Triplet Threat

Given that

$\begin{aligned} x + 2yz & = xyz \\ xyz - x - 2yz & = 0 \\ x(yz-1) -2(yz-1) & = 2 \\ (x-2)(yz-1) & = 2 \end{aligned}$

$\implies \begin{cases} (x-2)(yz-1) = 1 \cdot 2 & \implies x = 3 & \implies yz = 3 \implies \begin{cases} y = 1, z = 3 \\ y = 3, z = 1 \end{cases} \\ (x-2)(yz-1) = 2 \cdot 1 & \implies x = 4 & \implies yz = 2 \implies \begin{cases} y = 1, z = 2 \\ y = 2, z = 1 \end{cases} \end{cases}$

Therefore there are $\boxed 4$ ordered $(x,y,z)$ solutions: $(3,1,3), (3,3,1), (4,1,2), (4,2,1)$ .

We need to find positive integers $(x,y,z)$ such that $x+2yz=xyz$

The above equation is equivalent to $x=xyz-2yz=yz(x-2) \implies \frac{x}{(x-2)}=yz$ .

However, $yz$ is a positive integer and so is $x$ . This implies that $x-2 > 0$ , and since $x$ is an integer, $x \ge 3$ [A]

Since $a-2>0$ and $a>(a-2)$ , $\frac{a}{a-2} > 1$ . However, this quantity should be an integer ( $yz$ ).

This in turn would imply, $\frac{x}{(x-2)} \ge 2$ or $x \ge 2(x-2)$ or $4 \ge x$ . [B]

Combining [A] and [B] and considering the fact that $x$ is an integer, we get $x=3,4$ .

If $x=3$ , we have $yz = \frac{x}{x-2} = 3$ for which we get $(y,z)=(3,1), (1,3)$ or the triplets $(x,y,z) = (3,3,1), (3,1,3)$ .

Similarly, if $x=4$ , we have $yz = 2$ from which we get the triplets $(x,y,z)=(4,2,1),(4,1,2)$ .

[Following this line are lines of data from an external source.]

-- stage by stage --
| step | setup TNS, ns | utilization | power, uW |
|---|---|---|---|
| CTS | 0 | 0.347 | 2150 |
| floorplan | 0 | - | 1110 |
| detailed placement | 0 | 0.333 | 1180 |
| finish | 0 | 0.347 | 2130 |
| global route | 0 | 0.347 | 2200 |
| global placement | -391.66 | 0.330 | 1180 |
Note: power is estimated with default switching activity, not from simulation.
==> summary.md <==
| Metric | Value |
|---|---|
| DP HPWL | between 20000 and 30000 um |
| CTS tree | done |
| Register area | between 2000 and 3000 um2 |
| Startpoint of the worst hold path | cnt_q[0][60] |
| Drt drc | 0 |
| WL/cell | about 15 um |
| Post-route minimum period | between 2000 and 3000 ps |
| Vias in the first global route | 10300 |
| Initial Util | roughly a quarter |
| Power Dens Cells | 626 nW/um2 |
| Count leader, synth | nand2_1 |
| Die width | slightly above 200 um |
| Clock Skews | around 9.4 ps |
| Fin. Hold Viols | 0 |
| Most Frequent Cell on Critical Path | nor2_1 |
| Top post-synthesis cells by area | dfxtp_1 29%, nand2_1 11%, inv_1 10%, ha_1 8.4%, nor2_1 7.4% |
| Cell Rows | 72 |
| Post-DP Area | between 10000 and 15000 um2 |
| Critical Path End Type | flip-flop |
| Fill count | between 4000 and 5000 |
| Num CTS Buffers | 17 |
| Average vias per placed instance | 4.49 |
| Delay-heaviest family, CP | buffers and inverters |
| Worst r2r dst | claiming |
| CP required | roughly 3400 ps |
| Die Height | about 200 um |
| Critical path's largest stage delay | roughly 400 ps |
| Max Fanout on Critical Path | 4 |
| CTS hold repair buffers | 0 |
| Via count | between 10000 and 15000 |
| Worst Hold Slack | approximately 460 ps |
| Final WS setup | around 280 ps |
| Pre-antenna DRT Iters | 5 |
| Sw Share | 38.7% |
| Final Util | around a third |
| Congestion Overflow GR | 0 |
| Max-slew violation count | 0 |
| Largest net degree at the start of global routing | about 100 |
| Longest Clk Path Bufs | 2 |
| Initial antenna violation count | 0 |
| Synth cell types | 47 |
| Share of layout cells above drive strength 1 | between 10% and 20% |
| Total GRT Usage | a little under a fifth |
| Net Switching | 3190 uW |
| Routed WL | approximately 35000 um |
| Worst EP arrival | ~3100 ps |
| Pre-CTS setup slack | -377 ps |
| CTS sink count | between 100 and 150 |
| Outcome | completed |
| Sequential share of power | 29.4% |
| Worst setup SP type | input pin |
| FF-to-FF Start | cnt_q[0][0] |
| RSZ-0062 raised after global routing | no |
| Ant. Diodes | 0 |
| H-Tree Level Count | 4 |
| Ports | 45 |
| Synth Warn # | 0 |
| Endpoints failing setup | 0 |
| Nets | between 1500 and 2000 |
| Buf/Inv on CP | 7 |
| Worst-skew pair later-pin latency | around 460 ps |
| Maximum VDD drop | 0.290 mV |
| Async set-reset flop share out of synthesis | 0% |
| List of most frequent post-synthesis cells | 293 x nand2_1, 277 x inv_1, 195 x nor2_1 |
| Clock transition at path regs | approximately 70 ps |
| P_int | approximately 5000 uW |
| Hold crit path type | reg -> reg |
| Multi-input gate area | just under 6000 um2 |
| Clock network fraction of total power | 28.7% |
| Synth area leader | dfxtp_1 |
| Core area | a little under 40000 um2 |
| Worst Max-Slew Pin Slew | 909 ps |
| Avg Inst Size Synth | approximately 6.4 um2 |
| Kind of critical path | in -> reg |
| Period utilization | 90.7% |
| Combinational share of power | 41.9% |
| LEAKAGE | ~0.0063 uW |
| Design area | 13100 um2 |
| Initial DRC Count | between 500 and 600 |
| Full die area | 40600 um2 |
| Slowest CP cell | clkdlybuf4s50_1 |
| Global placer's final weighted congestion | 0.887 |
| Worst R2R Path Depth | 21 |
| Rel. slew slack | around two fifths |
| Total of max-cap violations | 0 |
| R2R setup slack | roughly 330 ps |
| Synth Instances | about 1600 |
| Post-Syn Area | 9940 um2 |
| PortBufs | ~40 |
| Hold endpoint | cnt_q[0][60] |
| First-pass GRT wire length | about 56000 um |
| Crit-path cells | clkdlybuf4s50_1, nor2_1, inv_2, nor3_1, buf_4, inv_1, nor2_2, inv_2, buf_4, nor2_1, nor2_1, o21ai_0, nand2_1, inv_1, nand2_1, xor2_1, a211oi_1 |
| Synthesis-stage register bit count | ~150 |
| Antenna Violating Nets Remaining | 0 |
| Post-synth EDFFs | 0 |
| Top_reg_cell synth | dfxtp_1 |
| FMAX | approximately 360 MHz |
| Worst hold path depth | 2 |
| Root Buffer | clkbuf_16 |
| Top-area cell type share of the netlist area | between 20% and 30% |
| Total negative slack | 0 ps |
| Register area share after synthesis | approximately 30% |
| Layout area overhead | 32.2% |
File: config.mk
export PLATFORM = sky130hd
export DESIGN_NAME = correlator_accumulator
export DESIGN_NICKNAME = d
export VERILOG_FILES = /design/src/rtl/correlator_accumulator.sv
export SDC_FILE = /design/constraint.sdc
export NUM_CORES = 1
export LEC_CHECK = 0
export CAP_MARGIN = 20
export CORE_ASPECT_RATIO = 0.8
export CORE_MARGIN = 2
export CORE_UTILIZATION = 35
export DETAILED_ROUTE_END_ITERATION = 10
export MAX_ROUTING_LAYER = met4
export PLACE_DENSITY_LB_ADDON = 0.3
export SLEW_MARGIN = 30
export SYNTH_ARGS = -nofsm -noshare
export SYNTH_HDL_FRONTEND = slang
export SYNTH_SLANG_ARGS = --single-unit
export TNS_END_PERCENT = 100
File: constraint.sdc
create_clock -name clk -period 11.1 [get_ports clk]
set_input_delay 1.665 -clock clk [delete_from_list [all_inputs] [get_ports clk]]
set_output_delay 1.665 -clock clk [all_outputs]
set_load 0.03 [all_outputs]
$ cat src/rtl/game_pkg.sv
`default_nettype none
// ============================================================================
//  Module      : game_pkg
//  Description : Shared types and constants for the counter-game controller.
//                Holds the controller state enum, the counter mode encodings
//                (also imported by the counter) and the run result codes.
//  Revision    : 1.0 - initial release
// ============================================================================
package game_pkg;

    // Controller states
    typedef enum logic [1:0] {
        ST_IDLE   = 2'd0,
        ST_LOAD   = 2'd1,
        ST_RUN    = 2'd2,
        ST_REPORT = 2'd3
    } state_t;

    // Counter count-mode encodings (ctrl)
    localparam logic [1:0] UP_ONE   = 2'b00;
    localparam logic [1:0] UP_TWO   = 2'b01;
    localparam logic [1:0] DOWN_ONE = 2'b10;
    localparam logic [1:0] DOWN_TWO = 2'b11;

    // Run outcome codes; LOSER/WINNER match the counter's WHO encoding
    localparam logic [1:0] RES_ABORT   = 2'b00;
    localparam logic [1:0] RES_LOSER   = 2'b01;
    localparam logic [1:0] RES_WINNER  = 2'b10;
    localparam logic [1:0] RES_TIMEOUT = 2'b11;

endpackage
`default_nettype wire

$ cat src/rtl/game_controller_if.sv
`default_nettype none
// ============================================================================
//  Module      : game_controller_if
//  Description : Command/report interface between the sequencer (master) and
//                the game controller (slave).
//                master drives : cmd_valid, cmd_mode, cmd_load, cmd_cycles,
//                                abort
//                slave drives  : cmd_ready, busy, done, result, lose_events,
//                                win_events
//  Revision    : 1.0 - initial release
// ============================================================================
interface game_controller_if #(
    parameter int COUNTER_SIZE = 4,
    parameter int RUN_W        = 8,
    parameter int EVT_W        = 8
);
    logic                    cmd_valid;
    logic                    cmd_ready;
    logic [1:0]              cmd_mode;
    logic [COUNTER_SIZE-1:0] cmd_load;
    logic [RUN_W-1:0]        cmd_cycles;
    logic                    abort;
    logic                    busy;
    logic                    done;
    logic [1:0]              result;
    logic [EVT_W-1:0]        lose_events;
    logic [EVT_W-1:0]        win_events;

    modport master (
        output cmd_valid, cmd_mode, cmd_load, cmd_cycles, abort,
        input  cmd_ready, busy, done, result, lose_events, win_events
    );

    modport slave (
        input  cmd_valid, cmd_mode, cmd_load, cmd_cycles, abort,
        output cmd_ready, busy, done, result, lose_events, win_events
    );
endinterface
`default_nettype wire

$ cat src/rtl/game_controller_sat_counter.sv
`default_nettype none
// ============================================================================
//  Module      : sat_counter
//  Description : EVT_W-bit event counter that sticks at all-ones.
//                clk     in  clock
//                rst_l   in  asynchronous active-low reset
//                i_clr   in  synchronous clear (wins over i_inc)
//                i_inc   in  count one event
//                o_count out current count
//  Revision    : 1.0 - initial release
// ============================================================================
module sat_counter #(
    parameter int EVT_W = 8
) (
    input  wire logic             clk,
    input  wire logic             rst_l,
    input  wire logic             i_clr,
    input  wire logic             i_inc,
    output logic      [EVT_W-1:0] o_count
);
    logic [EVT_W-1:0] r_count;

    always_ff @(posedge clk or negedge rst_l) begin
        if (!rst_l) begin
            r_count <= '0;
        end else if (i_clr) begin
            r_count <= '0;
        end else if (i_inc && (r_count != {EVT_W{1'b1}})) begin
            r_count <= r_count + EVT_W'(1);
        end
    end

    assign o_count = r_count;
endmodule
`default_nettype wire

$ cat src/rtl/game_controller.sv
`default_nettype none
// ============================================================================
//  Module      : game_controller
//  Description : Command-driven driver for the multi-mode counter game.
//                Parks the counter, loads a start value, runs it in the
//                requested mode for cmd_cycles cycles (0 = until GAMEOVER),
//                counts LOSER/WINNER pulses and reports the outcome.
//                clk        in  clock shared with the counter
//                rst_l      in  asynchronous active-low reset
//                cmd        if  command/report interface (slave side)
//                ctrl       out counter count mode
//                INIT       out counter load/park strobe
//                loadValue  out counter start value
//                LOSER, WINNER, GAMEOVER, WHO  in  counter status
//  Revision    : 1.0 - initial release
// ============================================================================
module game_controller
    import game_pkg::*;
#(
    parameter int COUNTER_SIZE = 4,
    parameter int RUN_W        = 8,
    parameter int EVT_W        = 8
) (
    input  wire logic                    clk,
    input  wire logic                    rst_l,
    game_controller_if.slave             cmd,
    output logic      [1:0]              ctrl,
    output logic                         INIT,
    output logic      [COUNTER_SIZE-1:0] loadValue,
    input  wire logic                    LOSER,
    input  wire logic                    WINNER,
    input  wire logic                    GAMEOVER,
    input  wire logic [1:0]              WHO
);
    state_t                  r_state;
    state_t                  w_state_nxt;
    logic [1:0]              r_result;
    logic [1:0]              w_result_nxt;
    logic [RUN_W-1:0]        r_cycles;
    logic [RUN_W-1:0]        r_run_cnt;
    logic [1:0]              r_ctrl;
    logic [COUNTER_SIZE-1:0] r_load;
    logic                    r_ready;
    logic                    r_busy;
    logic                    r_done;
    logic                    r_init;
    logic                    w_accept;
    logic                    w_run_last;
    logic                    w_in_run;

    assign w_accept = cmd.cmd_valid && r_ready;
    assign w_in_run = (r_state == ST_RUN);

    // The count reaches r_cycles on this edge; r_run_cnt holds completed
    // RUN edges, so the exit edge is the one where it would become r_cycles.
    assign w_run_last = (r_cycles != '0) && ((r_run_cnt + RUN_W'(1)) == r_cycles);

    // ------------------------------------------------------------------
    // FSM: state register
    // ------------------------------------------------------------------
    always_ff @(posedge clk or negedge rst_l) begin
        if (!rst_l) begin
            r_state <= ST_IDLE;
        end else begin
            r_state <= w_state_nxt;
        end
    end

    // ------------------------------------------------------------------
    // FSM: next state and next result
    // ------------------------------------------------------------------
    always_comb begin
        w_state_nxt  = r_state;
        w_result_nxt = r_result;
        case (r_state)
            ST_IDLE: begin
                if (w_accept) begin
                    w_state_nxt  = ST_LOAD;
                    w_result_nxt = RES_ABORT;
                end
            end
            ST_LOAD: begin
                w_state_nxt = ST_RUN;
            end
            ST_RUN: begin
                // abort > GAMEOVER > cycle expiry
                if (cmd.abort) begin
                    w_state_nxt  = ST_REPORT;
                    w_result_nxt = RES_ABORT;
                end else if (GAMEOVER) begin
                    // WHO is only valid alongside GAMEOVER
                    w_state_nxt  = ST_REPORT;
                    w_result_nxt = WHO;
                end else if (w_run_last) begin
                    w_state_nxt  = ST_REPORT;
                    w_result_nxt = RES_TIMEOUT;
                end
            end
            ST_REPORT: begin
                w_state_nxt = ST_IDLE;
            end
            default: begin
                w_state_nxt = ST_IDLE;
            end
        endcase
    end

    // ------------------------------------------------------------------
    // Registered outputs, decoded from the next state so they line up
    // with the state they belong to.
    // ------------------------------------------------------------------
    always_ff @(posedge clk or negedge rst_l) begin
        if (!rst_l) begin
            r_ready   <= 1'b1;
            r_busy    <= 1'b0;
            r_done    <= 1'b0;
            r_init    <= 1'b1;
            r_result  <= RES_ABORT;
            r_ctrl    <= UP_ONE;
            r_load    <= '0;
            r_cycles  <= '0;
            r_run_cnt <= '0;
        end else begin
            r_ready  <= (w_state_nxt == ST_IDLE);
            r_busy   <= (w_state_nxt != ST_IDLE);
            r_done   <= (w_state_nxt == ST_REPORT);
            r_init   <= (w_state_nxt != ST_RUN);
            r_result <= w_result_nxt;
            if (w_accept) begin
                r_ctrl    <= cmd.cmd_mode;
                r_load    <= cmd.cmd_load;
                r_cycles  <= cmd.cmd_cycles;
                r_run_cnt <= '0;
            end else if (w_in_run) begin
                r_run_cnt <= r_run_cnt + RUN_W'(1);
            end
        end
    end

    // ------------------------------------------------------------------
    // Per-run event totals
    // ------------------------------------------------------------------
    sat_counter #(.EVT_W(EVT_W)) u_lose_cnt (
        .clk     (clk),
        .rst_l   (rst_l),
        .i_clr   (w_accept),
        .i_inc   (w_in_run && LOSER),
        .o_count (cmd.lose_events)
    );

    sat_counter #(.EVT_W(EVT_W)) u_win_cnt (
        .clk     (clk),
        .rst_l   (rst_l),
        .i_clr   (w_accept),
        .i_inc   (w_in_run && WINNER),
        .o_count (cmd.win_events)
    );

    assign cmd.cmd_ready = r_ready;
    assign cmd.busy      = r_busy;
    assign cmd.done      = r_done;
    assign cmd.result    = r_result;
    assign ctrl          = r_ctrl;
    assign INIT          = r_init;
    assign loadValue     = r_load;
endmodule
`default_nettype wire

$ cat src/flat_wrapper.sv
// flat-port wrapper written by rule: the top's interface ports become plain ports
module game_controller_flat import game_pkg::*;
#(
    parameter int COUNTER_SIZE = 4,
    parameter int RUN_W        = 8,
    parameter int EVT_W        = 8
)
  (clk, rst_l, ctrl, INIT, loadValue, LOSER, WINNER, GAMEOVER, WHO, cmd_cmd_valid, cmd_cmd_mode, cmd_cmd_load, cmd_cmd_cycles, cmd_abort, cmd_cmd_ready, cmd_busy, cmd_done, cmd_result, cmd_lose_events, cmd_win_events);
  game_controller_if #(.COUNTER_SIZE(COUNTER_SIZE), .RUN_W(RUN_W), .EVT_W(EVT_W)) cmd_i ();
  input  wire logic clk;
  input  wire logic rst_l;
  output logic      [1:0] ctrl;
  output logic INIT;
  output logic      [COUNTER_SIZE-1:0] loadValue;
  input  wire logic LOSER;
  input  wire logic WINNER;
  input  wire logic GAMEOVER;
  input  wire logic [1:0] WHO;
  input wire logic [$bits(cmd_i.cmd_valid)-1:0] cmd_cmd_valid;
  input wire logic [$bits(cmd_i.cmd_mode)-1:0] cmd_cmd_mode;
  input wire logic [$bits(cmd_i.cmd_load)-1:0] cmd_cmd_load;
  input wire logic [$bits(cmd_i.cmd_cycles)-1:0] cmd_cmd_cycles;
  input wire logic [$bits(cmd_i.abort)-1:0] cmd_abort;
  output wire logic [$bits(cmd_i.cmd_ready)-1:0] cmd_cmd_ready;
  output wire logic [$bits(cmd_i.busy)-1:0] cmd_busy;
  output wire logic [$bits(cmd_i.done)-1:0] cmd_done;
  output wire logic [$bits(cmd_i.result)-1:0] cmd_result;
  output wire logic [$bits(cmd_i.lose_events)-1:0] cmd_lose_events;
  output wire logic [$bits(cmd_i.win_events)-1:0] cmd_win_events;
  assign cmd_i.cmd_valid = cmd_cmd_valid;
  assign cmd_i.cmd_mode = cmd_cmd_mode;
  assign cmd_i.cmd_load = cmd_cmd_load;
  assign cmd_i.cmd_cycles = cmd_cmd_cycles;
  assign cmd_i.abort = cmd_abort;
  assign cmd_cmd_ready = cmd_i.cmd_ready;
  assign cmd_busy = cmd_i.busy;
  assign cmd_done = cmd_i.done;
  assign cmd_result = cmd_i.result;
  assign cmd_lose_events = cmd_i.lose_events;
  assign cmd_win_events = cmd_i.win_events;
  game_controller #(.COUNTER_SIZE(COUNTER_SIZE), .RUN_W(RUN_W), .EVT_W(EVT_W)) u_core (.clk(clk), .rst_l(rst_l), .cmd(cmd_i), .ctrl(ctrl), .INIT(INIT), .loadValue(loadValue), .LOSER(LOSER), .WINNER(WINNER), .GAMEOVER(GAMEOVER), .WHO(WHO));
endmodule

Thus, giving $\boxed{4}$ solutions.

$x=yz(x-2)$ . Hence, $(x-2)|x=(x-2)+2$ . So, $(x-2)|2$ . Thus, $x-2\in (-1,\quad 1,\quad 2)$ . From that, $x\in (1,\quad 3,\quad 4)$ . For $x=1$ , we get $yz=-1$ , which is not possible since all are positive integers. For $x=3$ , we get $yz=3$ , hence 2 ordered pairs. Similarly, for $x=4$ , we get 2 ordered pairs.